The DOL proposed a new rule in October that would change the criteria used to evaluate if a worker is an employee or an independent contractor. The comment period was initially set to close on Monday but has been extended by 15 days.
The extension was widely requested in the thousands of comment letters submitted and made public. The Financial Services Institute requested a 45-day extension in their letter. The letter noted the quantity of workers who could be affected by the rule and suggested more time for evaluation. The U.S. Chamber of Commerce also requested a 45-day extension, and the Coalition for Workforce Innovation requested 30 additional days.
Interested parties will likely have to settle for 15 extra days, unless the DOL extends the comment period again. Instructions on how to submit comments can be found here.
The proposed rule sets out a system for determining if a worker is an employee or an independent contractor. It proposes giving equal weight to six criteria: chance for profit or loss for the worker, skill required for the work, permanence of the worker, importance of that labor the business, relative investment of the worker vs. the employer and degree of control the worker has over pricing and hours.
The proposed rule would replace a January 2021 proposal made under President Donald Trump that focused on opportunity for profit and loss as well as degree of control as “core factors” for distinguishing between employees and contractors. The Trump-era proposal lent itself more toward a worker being classified as an independent contractor, while some observers say the rule from the administration of President Joe Biden leans more toward employee classification.

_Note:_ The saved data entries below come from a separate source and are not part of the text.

[src/rtl/pipeline_ctrl_pkg.sv]
// Shared definitions for the pipeline controller.
// Holds the FSM state enumeration, the phase-counter type and the default values of the
// controller parameters (branch penalty, drain length, performance-counter width).
// Optional feature macro: PIPELINE_CTRL_STEP_EN adds the single-step state.
package pipeline_ctrl_pkg;

  localparam int unsigned BranchPenaltyDefault = 2;
  localparam int unsigned DrainCyclesDefault   = 4;
  localparam int unsigned CntWDefault          = 16;

  // Wide enough for the longest phase (DRAIN_CYCLES up to 15).
  localparam int unsigned PhaseCntW = 4;
  typedef logic [PhaseCntW-1:0] phase_cnt_t;

`ifdef PIPELINE_CTRL_STEP_EN
  typedef enum logic [2:0] {
    StRun,
    StFlush,
    StDrain,
    StHalted,
    StStep
  } state_e;
`else
  typedef enum logic [2:0] {
    StRun,
    StFlush,
    StDrain,
    StHalted
  } state_e;
`endif

endpackage

[src/rtl/load_use_detect.sv]
// Load-use hazard detector (purely combinational).
// Flags when the instruction in EX is a load whose destination (Rt, non-zero) is read by the
// instruction currently in ID, either through Rs or, when the ID instruction uses it, Rt.
// Ports:
//   mem_read_i    - MemRead of the ID/EX instruction
//   ex_rt_i       - destination register of the ID/EX instruction
//   id_rs_i       - Rs of the ID instruction
//   id_rt_i       - Rt of the ID instruction
//   id_uses_rt_i  - ID instruction reads Rt
//   hazard_o      - load-use hazard present
module load_use_detect (
  input  logic       mem_read_i,
  input  logic [4:0] ex_rt_i,
  input  logic [4:0] id_rs_i,
  input  logic [4:0] id_rt_i,
  input  logic       id_uses_rt_i,
  output logic       hazard_o
);

  logic rs_match;
  logic rt_match;

  always_comb begin
    rs_match = (ex_rt_i == id_rs_i);
    rt_match = id_uses_rt_i && (ex_rt_i == id_rt_i);
    // r0 is hard-wired to zero, so a load into it never creates a dependency.
    hazard_o = mem_read_i && (ex_rt_i != 5'd0) && (rs_match || rt_match);
  end

endmodule

[src/rtl/pipeline_ctrl.sv]
// Pipeline hazard / flush / halt controller.
// Decodes load-use stalls, taken-branch flushes and halt draining into the PC and pipeline
// latch controls, and keeps saturating counters of stall and flush cycles.
// Outputs are combinational from the current state and inputs; all are forced low while
// reset is asserted.
// Optional feature macro: PIPELINE_CTRL_STEP_EN enables single-stepping out of HALTED.
// Ports:
//   clk, reset (sync, active-low)
//   exMemRead, exRegRt          - ID/EX instruction load info
//   idRegRs, idRegRt, idUsesRt  - ID instruction source registers
//   exBranchTaken, idHalt, step - control events
//   pcEnable, ifIdEnable, idExEnable, ifIdFlush, idExFlush, halted - pipeline controls
//   stallCount, flushCount      - saturating performance counters
module pipeline_ctrl
  import pipeline_ctrl_pkg::*;
#(
  parameter int unsigned BRANCH_PENALTY = BranchPenaltyDefault,
  parameter int unsigned DRAIN_CYCLES   = DrainCyclesDefault,
  parameter int unsigned CNT_W          = CntWDefault
) (
  input  logic             clk,
  input  logic             reset,
  input  logic             exMemRead,
  input  logic [4:0]       exRegRt,
  input  logic [4:0]       idRegRs,
  input  logic [4:0]       idRegRt,
  input  logic             idUsesRt,
  input  logic             exBranchTaken,
  input  logic             idHalt,
  input  logic             step,
  output logic             pcEnable,
  output logic             ifIdEnable,
  output logic             idExEnable,
  output logic             ifIdFlush,
  output logic             idExFlush,
  output logic             halted,
  output logic [CNT_W-1:0] stallCount,
  output logic [CNT_W-1:0] flushCount
);

  state_e           state_q;
  phase_cnt_t       cnt_q;
  logic [CNT_W-1:0] stall_cnt_q;
  logic [CNT_W-1:0] flush_cnt_q;

  logic hazard;
  logic branch_evt;
  logic stall_evt;
  logic halt_evt;
  logic flush_evt;

`ifndef PIPELINE_CTRL_STEP_EN
  logic unused_step;
  assign unused_step = step;
`endif

  load_use_detect u_load_use_detect (
    .mem_read_i   (exMemRead),
    .ex_rt_i      (exRegRt),
    .id_rs_i      (idRegRs),
    .id_rt_i      (idRegRt),
    .id_uses_rt_i (idUsesRt),
    .hazard_o     (hazard)
  );

  // Event priority in RUN: branch > load-use stall > halt.
  always_comb begin
    branch_evt = (state_q == StRun) && exBranchTaken;
    stall_evt  = (state_q == StRun) && !exBranchTaken && hazard;
    halt_evt   = (state_q == StRun) && !exBranchTaken && !hazard && idHalt;
    flush_evt  = branch_evt || (state_q == StFlush);
  end

  always_ff @(posedge clk) begin
    if (!reset) begin
      state_q     <= StRun;
      cnt_q       <= '0;
      stall_cnt_q <= '0;
      flush_cnt_q <= '0;
    end else begin
      unique case (state_q)
        StRun: begin
          if (branch_evt) begin
            if (BRANCH_PENALTY > 1) begin
              state_q <= StFlush;
              cnt_q   <= phase_cnt_t'(BRANCH_PENALTY - 1);
            end
          end else if (halt_evt) begin
            state_q <= StDrain;
            cnt_q   <= phase_cnt_t'(DRAIN_CYCLES);
          end
        end
        StFlush: begin
          if (cnt_q == phase_cnt_t'(1)) state_q <= StRun;
          cnt_q <= cnt_q - phase_cnt_t'(1);
        end
        StDrain: begin
          if (cnt_q == phase_cnt_t'(1)) state_q <= StHalted;
          cnt_q <= cnt_q - phase_cnt_t'(1);
        end
        StHalted: begin
`ifdef PIPELINE_CTRL_STEP_EN
          if (step) state_q <= StStep;
`else
          state_q <= StHalted;
`endif
        end
`ifdef PIPELINE_CTRL_STEP_EN
        StStep: state_q <= StHalted;
`endif
        default: state_q <= StRun;
      endcase

      // Saturate instead of wrapping.
      if (stall_evt && (stall_cnt_q != '1)) stall_cnt_q <= stall_cnt_q + CNT_W'(1);
      if (flush_evt && (flush_cnt_q != '1)) flush_cnt_q <= flush_cnt_q + CNT_W'(1);
    end
  end

  always_comb begin
    pcEnable   = 1'b0;
    ifIdEnable = 1'b0;
    idExEnable = 1'b0;
    ifIdFlush  = 1'b0;
    idExFlush  = 1'b0;
    halted     = 1'b0;
    if (reset) begin
      unique case (state_q)
        StRun: begin
          if (exBranchTaken) begin
            pcEnable   = 1'b1;
            ifIdEnable = 1'b1;
            idExEnable = 1'b1;
            ifIdFlush  = 1'b1;
            idExFlush  = 1'b1;
          end else if (hazard) begin
            // Hold PC and IF/ID, inject a bubble behind the load.
            idExEnable = 1'b1;
            idExFlush  = 1'b1;
          end else if (idHalt) begin
            // Freeze fetch; the halt itself advances into EX, IF/ID refills with a NOP.
            ifIdEnable = 1'b1;
            idExEnable = 1'b1;
            ifIdFlush  = 1'b1;
          end else begin
            pcEnable   = 1'b1;
            ifIdEnable = 1'b1;
            idExEnable = 1'b1;
          end
        end
        StFlush: begin
          pcEnable   = 1'b1;
          ifIdEnable = 1'b1;
          idExEnable = 1'b1;
          ifIdFlush  = 1'b1;
          idExFlush  = 1'b1;
        end
        StDrain: begin
          idExEnable = 1'b1;
          idExFlush  = 1'b1;
        end
        StHalted: halted = 1'b1;
`ifdef PIPELINE_CTRL_STEP_EN
        StStep: begin
          pcEnable   = 1'b1;
          ifIdEnable = 1'b1;
          idExEnable = 1'b1;
        end
`endif
        default: ;
      endcase
    end
  end

  assign stallCount = stall_cnt_q;
  assign flushCount = flush_cnt_q;

endmodule

[config.mk]
export PLATFORM = sky130hd
export DESIGN_NAME = pipeline_ctrl
export DESIGN_NICKNAME = d
export VERILOG_FILES = /design/src/rtl/pipeline_ctrl_pkg.sv /design/src/rtl/load_use_detect.sv /design/src/rtl/pipeline_ctrl.sv
export SDC_FILE = /design/constraint.sdc
export NUM_CORES = 1
export LEC_CHECK = 0
export CAP_MARGIN = 20
export CORE_ASPECT_RATIO = 1.25
export CORE_MARGIN = 2
export CORE_UTILIZATION = 43
export DETAILED_ROUTE_END_ITERATION = 16
export HOLD_SLACK_MARGIN = 0.06
export PLACE_DENSITY = 0.88
export SLEW_MARGIN = 40
export SYNTH_ARGS = -nofsm -noshare
export SYNTH_HDL_FRONTEND = slang
export SYNTH_SLANG_ARGS = --single-unit
export TNS_END_PERCENT = 20
[constraint.sdc]
create_clock -name clk -period 2.5 [get_ports clk]
set_input_delay 0.625 -clock clk [delete_from_list [all_inputs] [get_ports clk]]
set_output_delay 0.625 -clock clk [all_outputs]
set_load 0.02 [all_outputs]
Word-level counts from Yosys, hierarchy flattened
Cells that the tools add are included.
- register bits after elaboration: 39
- input port bits: 22
- output and inout port bits: 38
- logic and storage cells: 69
- add/sub/neg operators: 3
- equality and inequality tests: 11
- multiplexer cells: 30
- reduce and logical (&&, ||, !) cells: 21
- operators by type and width (cell ; count):
    $add A16 B1 Y16 const B ; 2
    $ne A16 B16 Y1 const B ; 2
    $mux W1 ; 18
    $mux W3 ; 4
    $pmux W3 S4 ; 1
    $eq A5 B5 Y1 ; 2
    $logic_and A1 B1 Y1 ; 10
    $mux W4 ; 2
    $pmux W1 S2 ; 4
    $pmux W4 S2 ; 1
    $eq A3 B2 Y1 const B ; 2
    $reduce_bool A5 Y1 ; 1
    $eq A4 B1 Y1 const B ; 1
    $sub A4 B1 Y4 const B ; 1
    $eq A3 B1 Y1 const B ; 1
    $logic_not A3 Y1 ; 1
    $ne A3 B3 Y1 const B ; 1
    $reduce_and A3 Y1 ; 1
    $reduce_or A3 Y1 ; 1
    $logic_not A1 Y1 ; 2
    $logic_or A1 B1 Y1 ; 2
    $ne A2 B1 Y1 const B ; 1
    $ne A2 B2 Y1 const B ; 1
    $reduce_and A2 Y1 ; 1
    other kinds (2) ; 2

Depth between registers and ports, before layout
- depth in word-level cells: 10
- depth in mapped cells: 9
- mapped depth without buffers: 8

Cells and area by module
A second synthesis with hierarchy kept.
- cells, all modules: 280
- area, all modules: 2275.9 um^2
- modules (own cells, without submodules) (module ; instances ; cells an instance ; area an instance (um^2)):
    pipeline_ctrl ; 1 ; 263 ; 2143.3
    load_use_detect ; 1 ; 17 ; 132.6

Worst setup path before layout
No wires, ideal clock.
- path type: input to output
- from: input port exRegRt[1]
- to: output port pcEnable
- arrival: 1945 ps
- required time: 1875 ps
- slack: -70 ps
- stages on the path: 5
- buffers on the path: 0
- cells stage by stage: or4_4 -> o21ai_0 -> nor2_1 -> o21a_1 -> nor2_1
- word-level cells in the longest chain between the ends: 8
- elaborated cells between the ends (all ways): 11
- ends and longest elaborated chain (element ; line ; RTL):
    start, declared ; pipeline_ctrl.sv:24 ; input logic [4:0] exRegRt,
    $eq A5 B5 Y1 ; load_use_detect.sv:25 ; rt_match = id_uses_rt_i && (ex_rt_i == id_rt_i);
    $logic_and A1 B1 Y1 ; load_use_detect.sv:25 ;
    $logic_or A1 B1 Y1 ; load_use_detect.sv:27 ; hazard_o = mem_read_i && (ex_rt_i != 5'd0) && (rs_match || rt_match);
    $logic_and A1 B1 Y1 (*) ; load_use_detect.sv:27 ;
    $mux W1 (*) ; pipeline_ctrl.sv:136 ; end else if (hazard) begin
    $mux W1 (*) ; pipeline_ctrl.sv:130 ; if (exBranchTaken) begin
    $pmux W1 S2 (*) ; pipeline_ctrl.sv:128 ; unique case (state_q)
    $mux W1 (*) ; pipeline_ctrl.sv:127 ; if (reset) begin
    end, declared ; pipeline_ctrl.sv:31 ; output logic pcEnable,
Every way passes the cells marked *; elsewhere a longest branch is shown, timed or not.

Worst setup path after layout
- from: input port exRegRt[3]
- to: output port idExFlush
- word-level cells in the longest chain between the ends: 8
- elaborated cells between the ends (all ways): 11
- ends and longest elaborated chain (element ; line ; RTL):
    $eq A5 B5 Y1 ; load_use_detect.sv:25 ;
    $logic_and A1 B1 Y1 ; load_use_detect.sv:25 ;
    $logic_or A1 B1 Y1 ; load_use_detect.sv:27 ;
    $logic_and A1 B1 Y1 (*) ; load_use_detect.sv:27 ;
    $mux W1 (*) ; pipeline_ctrl.sv:136 ;
    $mux W1 (*) ; pipeline_ctrl.sv:130 ;
    $pmux W1 S2 (*) ; pipeline_ctrl.sv:128 ;
    $mux W1 (*) ; pipeline_ctrl.sv:127 ;
    end, declared ; pipeline_ctrl.sv:35 ; output logic idExFlush,
Marks and branches as above.

==> results.cfg <==
[run_status]
outcome = finished, violations left
violations = negative setup slack

[floorplan]
die_y_um = 83.40
coreArea_sq_mm = 0.004800
die_area_sq_mm = 0.005630
ioPinCount = 60
die_w_um = 67.52
start_util = 0.4518
rows = 28

[critical_path]
path_cells = buf_6, or4_4, o21ai_4, nor2_4, o21a_1, o21a_1, buf_6
cp-end-kind = primary output
ff2ff_path_depth = 9
crit_family = simple AND/OR/NAND/NOR gates
cpPeakStageDelay_ns = 0.56
reg2reg_slack_ns = 0.31
cp_num_buf_inv = 2
cp_max_fo = 3
cpMaxStageDelayCell = or4_4
worstSetupStartpoint = exRegRt[3]
setup.worst_path.end = idExFlush
crit_type = in2out
cp-start-kind = primary input
r2r_start = state_q[1]
critical_path_arrival_ns = 1.99
critPathRequiredTime_ns = 1.88
r2r_end = stallCount[7]
cp.depth = 7

[cells_and_area]
num_antenna_cells = 0
area_growth_pct = 48.70
multi_input_area_sq_mm = 0.001434
final_nets = 387
fin_cells = 418
filler_cell_count = 360
drive_above_1_share = 0.2067
register_area_sq_um = 760.7
design_area_sq_mm = 0.003224

[synth]
syn_avg_cell_area_sq_um = 8.152
syn-num-nets = 296
synth.distinct_cells = 46
synthArstFlopShare = 0
ys.flop_type = dfxtp_1
ys_ff_latch = 38
syn_inst = 266
synthesis.area_sq_mm = 0.002168
yosysSeqAreaShare = 0.3508
yosys_warnings = 0
synth_edf_count = 0

[clock_network]
clock_latency_ns = 0.29
ctsRootBufferMaster = clkbuf_8
clk_pin_slew_worst_paths_ns = 0.07
cts_tree = done
numClockSinks = 38
cts_made_buffers = 5
postCtsHoldBufs = 0
cts_max_level = 2
clockBufferDepth = 2

[timing]
period_minus_slack_ns = 2.611
hold_viol = 0
worstMarginPinSlew_ns = 0.5141
fin_skew_ns = 0.007654
max_freq_mhz = 383.0
maxSlewViolCount = 0
fin_ws_ns = -0.1108
rsz0062_at_grt = true
slew_headroom = 0.6536
setup_viol = 3
final.period_utilization = 1.044

[power_and_ir_drop]
leakagePower_nw = 1.207
peakVddDrop_mv = 0.5141
p_per_area_mw_per_mm2 = 598.6

[global_routing]
grt_overflow_total = 0
grt_max_degree = 32
grt_use_total = 0.2025
antenna_found_initial = 0
grt_pass1_wl_mm = 9.142
first_global_vias = 2190

[placement]
dpl.hpwl_mm = 4.138
placed_cell_area_sq_mm = 0.002987
place_ws_ns = -1.082
portBuffers = 58
place_inst = 402
place.gp.congestion = 0.7946

[detailed_routing]
antenna_left = 0
vias = 2304
first_pass_iters = 4
first_iter_violations = 84
post_drt_wl_per_cell_um = 13.94
drc = 0
vias_per_cell = 5.512
wl_mm = 5.827

[min_path]
holdPathStages = 2
hold_class = reg2reg

[job]
max_cap_viol_count = 0
==> synth_stat cells, drive strengths merged, types with 2 or more instances <==
cell / count / area, sq um
a21oi: 18 / 90.09
a31oi: 2 / 12.51
and2: 5 / 31.28
and3: 4 / 25.02
clkbuf: 6 / 23.77
dfxtp: 38 / 760.7
ha: 8 / 100.1
inv: 9 / 33.78
mux2i: 5 / 50.05
nand2: 20 / 75.07
nand2b: 3 / 18.77
nand3: 10 / 50.05
nand4: 14 / 87.58
nor2: 40 / 150.1
nor3: 2 / 10.01
nor4: 2 / 12.51
o21a: 3 / 22.52
o21ai: 15 / 75.07
o221a: 2 / 22.52
o22ai: 2 / 32.53
o41ai: 2 / 17.52
or3: 8 / 51.30
or3b: 2 / 17.52
or4: 4 / 35.03
xnor2: 18 / 157.7
xor2: 9 / 78.83
==> worst min-delay path, delay by kind of cell, from the launching register on <==
family,cells,cell delay (ns)
AOI/OAI and AO/OA,2,0.13
DFF,1,0.32
==> layout make-up <==
class | instances | area share
clock inverters | 3 | 0.01242
repair buffers | 91 | 0.2518
multi-input cells | 212 | 0.4447
well taps | 60 | 0.02328
flip-flops and latches | 38 | 0.2359
clock buffers | 5 | 0.02134
inverters | 9 | 0.01048
==> worst min-delay path by stage <==
stage               slack, ns              to      startpoint
detailed placement       0.48  stallCount[10]  stallCount[10]
CTS                      0.49  stallCount[10]  stallCount[10]
floorplan                0.46        cnt_q[3]        cnt_q[3]
global route             0.51  stallCount[10]  stallCount[10]
finish                   0.50        cnt_q[3]        cnt_q[3]
global placement         0.47  stallCount[10]  stallCount[10]
==> placed cells by master (no fill, tap or decap), drive strengths merged, types with 2 or more instances in the layout <==
master         Yosys  layout
nor4               2       2
nor2              40      40
ha                 8       8
or3b               2       2
and2               5       5
clkinv             0       2
a21oi             18      18
or3                8       8
dlygate4sd2        0      11
nand4             14      14
nand2b             3       3
xnor2             18      18
nor3               2       2
nand2             20      20
o41ai              2       2
o21a               3       3
o21ai             15      15
a31oi              2       2
dfxtp             38      38
and3               4       4
mux2i              5       5
nand3             10      10
or4                4       4
buf                1      41
xor2               9       9
o22ai              2       2
clkdlybuf4s50      0      37
o221a              2       2
inv                9       9
clkbuf             6       7
==> stage by stage <==
| step | util | power (mW) | TNS (ns) | hold slack [ns] |
|---|---|---|---|---|
| final | 0.6718 | 1.930 | -0.2377 | 0.4954 |
| after global routing | 0.6718 | 2.034 | -0.5283 | 0.5146 |
| after CTS | 0.6556 | 1.916 | -0.3584 | 0.4917 |
| after detailed placement | 0.6223 | 1.394 | -9.867 | 0.4795 |
| after global placement | 0.6223 | 1.371 | -8.515 | 0.4701 |
| after floorplan | - | 1.133 | -0.03613 | 0.4581 |
==> state kept, by name, indices dropped and copies added (netlist names) <==
signal	cells
state_q	2
flushCount	16
stallCount	16
cnt_q	4
==> repair_timing <==
action,4_1_cts,5_1_grt
pin swaps,19,11
buffers inserted,7,1
endpoints found under the setup margin,9,12
resized for setup,57,17
==> where the power goes <==
part / switching [mW] / leakage [nW] / internal (mW)
Sequential: 0.0517 / 0.307 / 0.657
Clock: 0.218 / 0.0579 / 0.294
Combinational: 0.364 / 0.841 / 0.346
==> cell families after synthesis <==
logic type / Yosys count / share of synthesized area
compound gates: 53 / 0.1656
xor+xnor: 27 / 0.1091
fa+ha+maj: 8 / 0.04616
buf+inv: 16 / 0.02827
flops: 38 / 0.3508
mux: 5 / 0.02308
simple gates: 119 / 0.2770
==> metal layers <==
layer  up-vias  wire length, um  global-route usage
li1       1133                -                   -
met2        93             2957              0.3627
met3         6              420             0.03388
met5         -                0                   0
met1      1072             2406              0.2314
met4         0               42             0.07236
Power figures use the tool's default switching activity.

A worker classified as an employee is protected by minimum wage, overtime, and other laws that do not apply to independent contractors. According to the Securities Industry and Financial Markets Association, there are approximately 160,000 financial advisers who work as independent contractors.
Though many of the comment letters requested an extension, some parties did offer opinions on the proposal.
Richard Bryant, the CEO of Capital Investment Companies, an independent broker-dealer based in North Carolina, commented in opposition to the rule. He noted that current rules say that a business that requires an independent contractor to follow legal specifications does not control that worker for the purpose of classification, but under the new proposal, “control implemented for the purposes of complying with legal obligations” could lead to classification as an employee.
Most independent financial services firms adhere to Financial Industry Regulatory Authority guidelines to supervise financial advisers, and such supervision could lead to classification as an employee, according to Bryant’s letter. Because FINRA is a self-regulatory organization, it is unclear if its regulations would amount to law under the rule. Bryant did not return a request for comment.
One supportive letter, filed by an adviser affiliated with Catalyst Wealth Advisors, expressed support for the rule on the basis that it would allow him to continue operating as an independent contractor. Many of the supportive letters borrowed language from one another, and this basis of support was repeated many times by independent advisers.